The Mechanism of Phenotypic Drift in hES Cells
Funding agency: University of Connecticut Research Foundation
PI: : R.J. O’Neill, Co-PIs: B. Graveley, I. Mandoiu, T. Rasmussen, and Y. Wu
Period: 01/2009 – 12/2009
Human embryonic stem cells (hESCs) have tremendous thearapeutic potential due to their ability to give rise to all possible cell types in the human body. Moreover, the recent ability to reprogram somatic cells into induced pluripotent stem (iPS) cells sets the stage for generating patient-specific stem cells that could potentially treat a wide variety of diseases.
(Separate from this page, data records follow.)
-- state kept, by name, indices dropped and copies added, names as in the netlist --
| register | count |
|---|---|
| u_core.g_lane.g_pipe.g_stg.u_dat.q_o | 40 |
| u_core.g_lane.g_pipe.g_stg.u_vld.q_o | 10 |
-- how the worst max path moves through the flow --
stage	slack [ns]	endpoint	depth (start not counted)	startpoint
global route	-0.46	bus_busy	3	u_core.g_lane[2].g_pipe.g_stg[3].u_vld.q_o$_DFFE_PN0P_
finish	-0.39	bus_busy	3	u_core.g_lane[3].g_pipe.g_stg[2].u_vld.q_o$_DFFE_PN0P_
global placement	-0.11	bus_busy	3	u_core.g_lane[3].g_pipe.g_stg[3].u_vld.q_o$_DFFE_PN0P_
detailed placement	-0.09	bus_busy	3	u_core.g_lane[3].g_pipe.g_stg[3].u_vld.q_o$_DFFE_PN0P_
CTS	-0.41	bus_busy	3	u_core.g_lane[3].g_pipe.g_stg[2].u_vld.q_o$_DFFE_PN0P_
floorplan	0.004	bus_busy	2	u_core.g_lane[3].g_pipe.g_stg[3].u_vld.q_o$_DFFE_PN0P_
## config.mk

```make
export PLATFORM = sky130hd
export DESIGN_NAME = rdcla_adder64
export DESIGN_NICKNAME = d
export VERILOG_FILES = /design/src/rtl/rdcla_pkg.sv /design/src/rtl/rdcla_gp_cell.sv /design/src/rtl/rdcla_adder64.sv
export SDC_FILE = /design/constraint.sdc
export NUM_CORES = 1
export LEC_CHECK = 0
export BUFFER_PORTS_ARGS = -buffer_cell sky130_fd_sc_hd__buf_4
export CAP_MARGIN = 20
export CORE_AREA = 3 3 109 111
export CTS_BUF_LIST = sky130_fd_sc_hd__clkbuf_8
export CTS_CLUSTER_DIAMETER = 80
export DETAILED_ROUTE_END_ITERATION = 7
export DIE_AREA = 0 0 112 114
export PLACE_DENSITY = 0.95
export SETUP_SLACK_MARGIN = 0.02
export SLEW_MARGIN = 20
export SYNTH_ARGS = -nofsm -noshare
export SYNTH_HDL_FRONTEND = slang
export SYNTH_SLANG_ARGS = --single-unit
```

## constraint.sdc

```tcl
create_clock -name clk -period 1.71 [get_ports clk]
set_input_delay 0.2565 -clock clk [delete_from_list [all_inputs] [get_ports clk]]
set_output_delay 0.2565 -clock clk [all_outputs]
set_load 0.02 [all_outputs]
```
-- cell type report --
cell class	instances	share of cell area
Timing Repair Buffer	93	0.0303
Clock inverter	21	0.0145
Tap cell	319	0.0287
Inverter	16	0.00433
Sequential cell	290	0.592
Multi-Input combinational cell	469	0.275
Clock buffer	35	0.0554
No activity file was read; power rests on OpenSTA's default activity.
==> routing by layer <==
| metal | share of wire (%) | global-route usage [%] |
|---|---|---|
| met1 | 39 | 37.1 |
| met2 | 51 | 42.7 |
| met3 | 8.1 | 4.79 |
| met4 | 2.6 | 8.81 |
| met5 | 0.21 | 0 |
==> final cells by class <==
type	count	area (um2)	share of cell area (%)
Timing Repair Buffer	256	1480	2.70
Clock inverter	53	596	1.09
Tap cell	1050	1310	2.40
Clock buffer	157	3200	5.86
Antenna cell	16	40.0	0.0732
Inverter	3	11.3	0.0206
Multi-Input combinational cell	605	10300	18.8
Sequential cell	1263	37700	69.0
## config.mk

```make
export PLATFORM = sky130hd
export DESIGN_NAME = pc_sequencer_flat
export DESIGN_NICKNAME = d
export VERILOG_FILES = /design/src/rtl/pc_sequencer_if.sv /design/src/rtl/pc_sequencer.sv /design/src/flat_wrapper.sv
export SDC_FILE = /design/constraint.sdc
export NUM_CORES = 1
export LEC_CHECK = 0
export CELL_PAD_IN_SITES_DETAIL_PLACEMENT = 0
export CELL_PAD_IN_SITES_GLOBAL_PLACEMENT = 2
export CORE_UTILIZATION = 28
export CTS_CLUSTER_DIAMETER = 80
export DETAILED_ROUTE_END_ITERATION = 8
export PLACE_DENSITY_LB_ADDON = 0.12
export SLEW_MARGIN = 0
export SYNTH_ARGS = -nofsm -noshare
export SYNTH_HDL_FRONTEND = slang
export SYNTH_SLANG_ARGS = --single-unit
```

## constraint.sdc

```tcl
create_clock -name clk -period 6.3 [get_ports clk]
set_input_delay 0.63 -clock clk [delete_from_list [all_inputs] [get_ports clk]]
set_output_delay 0.63 -clock clk [all_outputs]
set_load 0.005 [all_outputs]
```
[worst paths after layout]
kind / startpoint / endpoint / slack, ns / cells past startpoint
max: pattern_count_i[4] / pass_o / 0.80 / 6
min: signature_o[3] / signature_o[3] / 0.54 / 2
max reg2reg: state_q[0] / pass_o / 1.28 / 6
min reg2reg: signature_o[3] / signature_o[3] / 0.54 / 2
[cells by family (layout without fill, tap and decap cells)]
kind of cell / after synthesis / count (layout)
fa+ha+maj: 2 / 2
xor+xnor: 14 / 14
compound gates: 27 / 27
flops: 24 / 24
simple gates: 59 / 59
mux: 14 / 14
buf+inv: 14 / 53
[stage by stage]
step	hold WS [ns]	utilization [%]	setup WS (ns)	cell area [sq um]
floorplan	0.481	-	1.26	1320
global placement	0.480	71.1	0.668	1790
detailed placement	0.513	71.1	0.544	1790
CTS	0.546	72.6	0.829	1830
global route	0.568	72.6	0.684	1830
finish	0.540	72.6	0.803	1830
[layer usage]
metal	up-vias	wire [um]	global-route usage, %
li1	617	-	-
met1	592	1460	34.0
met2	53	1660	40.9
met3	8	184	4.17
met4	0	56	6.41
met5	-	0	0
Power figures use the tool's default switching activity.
Unfortunately, one hallmark of hESCs (and perhaps iPS cells) is that they are unstable, and change over time. However, any therapeutic use of stem cells, whether hESCs or iPS, will require that the cells are both genetically stable and homogenous. Therefore, it is necessary to obtain a thorough understanding of the mechanistic basis of phenotypic variation. The goal of this project is to investigate the mechanistic nature of variability between distinct hESC lines as well as between hESC subcultures that have phenotypically drifted. Specifically, we will use Illumina and 454 sequencing to determine and compare the mRNA and small RNA repertoires of these cell lines and to identify structural alterations in the genomes of each cell line. A combined analysis of these three datasets will allow us to identify the differences in gene expression, epigenetic states, and genome integrity that underlie phenotypic drift in hESCs which may provide insight into ways to more carefully control hESCs.